COMPANIES TO WATCH
By PETER NULTY

(FORTUNE Magazine) – BAUSCH & LOMB When Daniel Gill became CEO of this manufacturer of eyeglasses and other optical equipment nine years ago, he embarked on a strategy that made him appear myopic. Nowadays, he seems to have 20-20 vision. In the first five years of his tenure, Gill sold off roughly half the company's traditional businesses, including the one that made lenses for prescription eyeglasses. The question heard around Rochester, New York, the company's hometown, was: Can Gill build companies, or only dismantle them? Recalls Gill, 53: ''It was a time when massive divestiture was not common, so the world was not kind to me.'' These days he is looking very much the builder. Bausch & Lomb is moving into a wide range of consumer health products that share a central theme: They usually command a premium price when doctors, dentists, ophthalmologists, and the like recommend them. For example, many dentists are fans of Bausch & Lomb's Interplak, a $70 electric toothbrush that the company claims is especially effective at removing plaque. It sold 1.6 million in the U.S. last year, 56% of them on dentists' recommendations. Meanwhile dentists are buying Interprobe, a computerized tool that provides a printout showing the extent of gum diseases like gingivitis. The company also sells a hearing aid with a soft ear insert designed for greater comfort. Bausch & Lomb remains the largest producer of contact lenses. Although margins in this business have been squeezed by tough competition, it remains profitable. So, too, are the company's lens-cleaning solutions and a new line of drugs for eye infections. Sunglasses, the old standby, still account for much of Bausch & Lomb's strength. Sales have expanded by 30% a year for the past four years, helped by the continuing popularity of the Ray-Ban line. The company has also introduced new brands, including one named for Donna Karan, a designer of women's clothing. Since 1984, Bausch & Lomb's revenues have grown from $534 million to $1.2 billion a year, and profits from $50 million to $114 million. Shares were selling recently for $59.50, or 14 times 1990's projected earnings.

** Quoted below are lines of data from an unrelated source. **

**src/rtl/core/aia_sqrt_cell.sv**
```systemverilog
// aia_sqrt_cell.sv: one digit of a pipelined integer square root
// standalone, chained by the top level
`default_nettype none

module aia_sqrt_cell #(
  parameter int XW = 34,
  parameter int RW = 17,
  parameter int SW = 1
) (
  input  logic          clk,
  input  logic          rst_n,
  input  logic          v_in,
  output logic          rdy_up,
  output logic          v_out,
  input  logic          rdy_dn,
  input  logic [XW-1:0] x_in,
  input  logic [RW+1:0] rem_in,
  input  logic [RW-1:0] root_in,
  input  logic [SW-1:0] side_in,
  output logic [XW-1:0] x_r,
  output logic [RW+1:0] rem_r,
  output logic [RW-1:0] root_r,
  output logic [SW-1:0] side_r
);

  logic          v_r;
  logic          adv;
  logic [RW+3:0] cat;
  logic [RW+3:0] trial;
  logic          ge;
  logic [RW+3:0] diff;

  assign adv    = !v_r || rdy_dn;
  assign rdy_up = adv;
  assign v_out  = v_r;

  // bring in two radicand bits and try the next root bit
  assign cat   = {rem_in, x_in[XW-1 -: 2]};
  assign trial = {2'b00, root_in, 2'b01};
  assign ge    = cat >= trial;
  assign diff  = cat - trial;

  always_ff @(posedge clk) begin
    if (!rst_n) begin
      v_r <= 1'b0;
    end else if (adv) begin
      v_r <= v_in;
    end
  end

  always_ff @(posedge clk) begin
    if (adv) begin
      x_r    <= {x_in[XW-3:0], 2'b00};
      rem_r  <= ge ? diff[RW+1:0] : cat[RW+1:0];
      root_r <= {root_in[RW-2:0], ge};
      side_r <= side_in;
    end
  end

endmodule

`default_nettype wire

```
`src/rtl/core/aia_div_cell.sv`:
```
// aia_div_cell.sv: one quotient bit of a pipelined restoring divider
// standalone, chained by the top level
`default_nettype none

module aia_div_cell #(
  parameter int DW = 32,
  parameter int NW = 45,
  parameter int SW = 1
) (
  input  logic          clk,
  input  logic          rst_n,
  input  logic          v_in,
  output logic          rdy_up,
  output logic          v_out,
  input  logic          rdy_dn,
  input  logic [DW-1:0] rem_in,
  input  logic [DW-1:0] div_in,
  input  logic [NW-1:0] dq_in,
  input  logic [SW-1:0] side_in,
  output logic [DW-1:0] rem_r,
  output logic [DW-1:0] div_r,
  output logic [NW-1:0] dq_r,
  output logic [SW-1:0] side_r
);

  logic        v_r;
  logic        adv;
  logic [DW:0] partial;
  logic [DW:0] diff;
  logic        ge;

  assign adv    = !v_r || rdy_dn;
  assign rdy_up = adv;
  assign v_out  = v_r;

  // shift in the next dividend bit, subtract when it fits
  assign partial = {rem_in, dq_in[NW-1]};
  assign ge      = partial >= {1'b0, div_in};
  assign diff    = partial - {1'b0, div_in};

  always_ff @(posedge clk) begin
    if (!rst_n) begin
      v_r <= 1'b0;
    end else if (adv) begin
      v_r <= v_in;
    end
  end

  always_ff @(posedge clk) begin
    if (adv) begin
      rem_r  <= ge ? diff[DW-1:0] : partial[DW-1:0];
      div_r  <= div_in;
      dq_r   <= {dq_in[NW-2:0], ge};
      side_r <= side_in;
    end
  end

endmodule

`default_nettype wire

```
`config.mk`:
```
export PLATFORM = sky130hd
export DESIGN_NAME = aia_div_cell
export DESIGN_NICKNAME = d
export VERILOG_FILES = /design/src/rtl/core/aia_div_cell.sv
export SDC_FILE = /design/constraint.sdc
export NUM_CORES = 1
export LEC_CHECK = 0
export BUFFER_PORTS_ARGS = -buffer_cell sky130_fd_sc_hd__buf_4
export CAP_MARGIN = 20
export CORE_ASPECT_RATIO = 0.8
export CORE_MARGIN = 4
export CORE_UTILIZATION = 36
export CTS_CLUSTER_SIZE = 14
export DETAILED_ROUTE_END_ITERATION = 10
export SYNTH_ARGS = -nofsm -noshare
export SYNTH_HDL_FRONTEND = slang
export SYNTH_SLANG_ARGS = --single-unit
```
`constraint.sdc`:
```
create_clock -name clk -period 4.8 [get_ports clk]
set_input_delay 0.48 -clock clk [delete_from_list [all_inputs] [get_ports clk]]
set_output_delay 0.48 -clock clk [all_outputs]
set_load 0.1 [all_outputs]
```
# == After elaboration in Yosys (flattened, before gate mapping) ==
# Cells that the tools add are included.
# classes
n_shift,0
eq_ne,0
n_reduce_logical,2
bitwise,0
n_mul,0
addsub,1
n_lt_le_gt_ge,1
n_mux,1
div_mod_pow,0
# ops
cell,n
33-bit by 32-bit >= comparator with 1-bit output,1
32-bit two-way mux,1
32-bit subtractor,1
1-bit logical NOT,1
1-bit logical OR,1
# totals
word_cells,10
mem_count,0
ram_bits,0
romBits,0
latchBits,0
reg_bits,111

# == Logic depth before layout (Yosys ltp) ==
# Gate-level depths: netlist of the first run.
# logic_depth
word_depth,2
ltp_mapped,13
mapped_depth_nobuf,12

# == Worst setup path after synthesis of the first run ==
# No wires, ideal clock.
# synth_timing
path_type,register to register
startpoint,register v_r (netlist: v_out)
endpoint,"register div_r[0], enable pin"
slack_ps,-58
setup_ps,1225
path_stages_with_launch,2
t_arrival_ps,3633
path_cell_list,dfxtp_1 > nand2b_1
# synth_between
elab_chain_cells,2
# synth_rtl
element,line_no,source
"start, declared",26,logic v_r;
"start signal, assigned",45,v_r <= v_in;
1-bit logical NOT,32,assign adv = !v_r || rdy_dn;
1-bit logical OR,32,
named net rdy_up,13,"output logic rdy_up,"
"end signal, assigned",52,div_r <= div_in;
"end, declared",21,"output logic [DW-1:0] div_r,"
# The timed path passes the listed nets, and every way through them passes these cells.
# A chain may end at the register's enable or synchronous reset.

# == Worst setup path in the final report of the first run ==
# layout_timing
startpoint,input div_in[0]
endpoint,"register rem_r[30], data pin"
# layout_between
elab_chain_cells,2
# layout_rtl
element,line_no,source
"start, declared",17,"input logic [DW-1:0] div_in,"
32-bit subtractor or 33-bit by 32-bit >= comparator with 1-bit output (tied branches),"39, 38",
32-bit two-way mux (*),51,rem_r <= ge ? diff[DW-1:0] : partial[DW-1:0];
"end signal, assigned",51,
"end, declared",20,"output logic [DW-1:0] rem_r,"
# Mark *: on every way between the ends. The rest lies on a longest branch, timed or not.

==> impl_metrics.yaml, run 1 <==
synthesis:
  synth_seq_area_share: 0.581
  synth_edf_count: 110
  ys_ff_latch: 111
  synth_flop_cell: "edfxtp_1"
  netlist_instances: 458
  synthTopCellsByArea: "edfxtp_1, ha_1, a21oi_1"
  synth_area_um2: 5720
  yosysTopAreaCellShare: 0.578
  ys_types: 55
  synthArstFlopShare: 0
  yosys.area.top_type: "edfxtp_1"
  syn_avg_cell_area_um2: 12.5
  syn_nets: 605
  yosys_warnings: 0
final_layout:
  final_cell_mix: "buf_4, edfxtp_1, inv_1, a21oi_1, nor2_1"
  final_area_um2: 7870
  syn_to_final_growth_pct: 37.6
  fin_nets: 828
  drive_gt1_frac: 0.417
  layout_commonest_cell: "buf_4"
  layout.cells.non_filler: 896
  num_antenna_cells: 0
  nFillCells: 1432
power_and_ir_drop:
  p_leak_nw: 3.48
  power.density_nw_per_um2: 425
  ir_worst_vdd_mv: 0.220
  finalPower_mw: 3.35
grt:
  grt_pass1_vias: 4260
  antenna_found_initial: 0
  grt_max_degree: 51
  grt_pass1_wl_um: 23500
  gr-total-overflow: 0
  grt.total_usage: 0.165
critical_path:
  r2r_setup_slack_ns: 2.97
  start_kind: "input pin"
  worstReg2RegEnd: "dq_r[40]$_DFFE_PP_"
  critPathKind: "input pin to flop"
  cp_max_fo: 3
  reg2regPathDepth: 2
  critPathArrivalTime_ns: 3.43
  cp.required_ns: 4.91
  cp-end-kind: "flop"
  reg2reg_from: "v_out$_SDFFE_PN0P_"
floorplan:
  dieArea_um2: 18000
  core_um2: 15300
  die_x_um: 149
  start_util: 0.373
  ioPinCount: 226
  die_y_um: 121
  core.rowCount: 40
sta:
  fmax_mhz: 301
  period_needed_ns: 3.32
  hold_viol: 0
  skew_ns: 0.00653
  setup_viol: 0
  rsz0062_at_grt: "no"
  fin_tns_setup_ns: 0
  min_period_over_period: 0.692
  final_max_slew_viol_count: 0
  slew_headroom: 0.536
  worst_slew_pin_slew_ns: 0.695
clocking:
  h-tree-depth: 3
  post_cts_resized: 0
  cts_tree: "done"
  cts.clk_slew.worst_paths_ns: 0.08
  max-clock-path-buffers: 2
  cts_root_buf: "clkbuf_16"
  clock-sinks: 111
  insertion_delay_ns: 0.36
  postCtsHoldBufs: 0
  post_cts_buffers: 0
  cts_made_buffers: 9
route:
  drt_drc_violations_left: 0
  routed_wl_um: 15100
  viasPerCell: 4.79
  num_vias: 4290
  ant_nets: 0
  drt_iter0_drc: 210
  wl_per_cell_um: 16.9
  dr.pass1.iters: 6
min_path:
  hp-start: "dq_in[0]"
  min_path_cells: 1
  hold_class: "input pin to flop"
  holdPathEnd: "dq_r[1]$_DFFE_PP_"
placement:
  dpl.cell_count: 880
  io_buffers: 225
  hpwl_um: 12000
  place_congestion: 0.816
  placed_cell_area_um2: 7570
job:
  max-cap-violations: 0
run_status:
  outcome: "finished clean"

TECHNICAL COMMUNICATIONS Shhh. Can you keep a secret? Technical Communications of Concord, Massachusetts, makes equipment that encrypts phone calls, fax transmissions, and other electronic messages and then unscrambles them at the receiving end. Earnings rose 30% to $2 million last year on revenues of $13.4 million. The company says most of its customers are foreign governments -- which it won't identify. It says one recently placed a $7 million order. Still, Arnold McCalmont, the president and founder, thinks the U.S. market is ''potentially explosive'' because of the proliferation of cellular telephones and satellite and microwave communications, whose transmissions travel by radio wave and are easily intercepted. AT&T and Motorola, among other companies, make similar equipment. But Technical Communications has a market edge: It offers its customers a choice of scrambling systems. The company has an order backlog of $11.5 million, about twice last year's. Shares were selling recently for $12, ten times 1990's estimated earnings.

ARBOR DRUGS While many drugstores experiment with selling auto parts and renting videotapes, the prescription for success at this chain in Troy, Michigan, has been to concentrate on its pharmaceutical business. The company says this builds repeat customers because people like to buy medications in stores that have a professional atmosphere. Since 1982, drug sales have risen from 22% of revenues to 39%. Each of the 95 stores is identical, and each has two managers -- one for the store and one for the pharmacy -- which means the pharmacist doesn't have to take time out to stock shelves with deodorant or sell lottery tickets. CEO and company founder Eugene Applebaum plans to increase the number of stores to 150 by 1995. Last year Arbor stores had average sales of $380 per square foot, 62% higher than the industry's average. Earnings have risen an average of 38% compounded for each of the past five years on a 26% annual increase in sales. Shares sold recently for $19 each, 16 times estimated earnings for 1990.

ENCORE COMPUTER Kenneth Fisher, who helped build Prime Computer into a major manufacturer of hardware in the 1970s, founded Encore in 1983 to pioneer parallel processing. This technology enables many microprocessors to operate in unison to achieve the data crunching speed and power usually associated with more expensive mainframes. But after Encore developed its Multimax minicomputers, which can use parallel processing, the computer industry slumped. The company struggled to overcome its image as a startup that might not be around to service the machines it made. In 1988, Encore made just $1.9 million on sales of $34.4 million. Early in 1989, the company acquired Gould Inc.'s computer systems division and its customers, which pushed sales to $222 million last year. Even so, Encore lost more than $29 million for the year. Morgan Keegan analyst Ramkrishna Kasargod describes the stock as ''speculative.'' But the recent $2- a-share price, about six times his estimate for 1990 earnings, might make the Fort Lauderdale, Florida, company a good buy.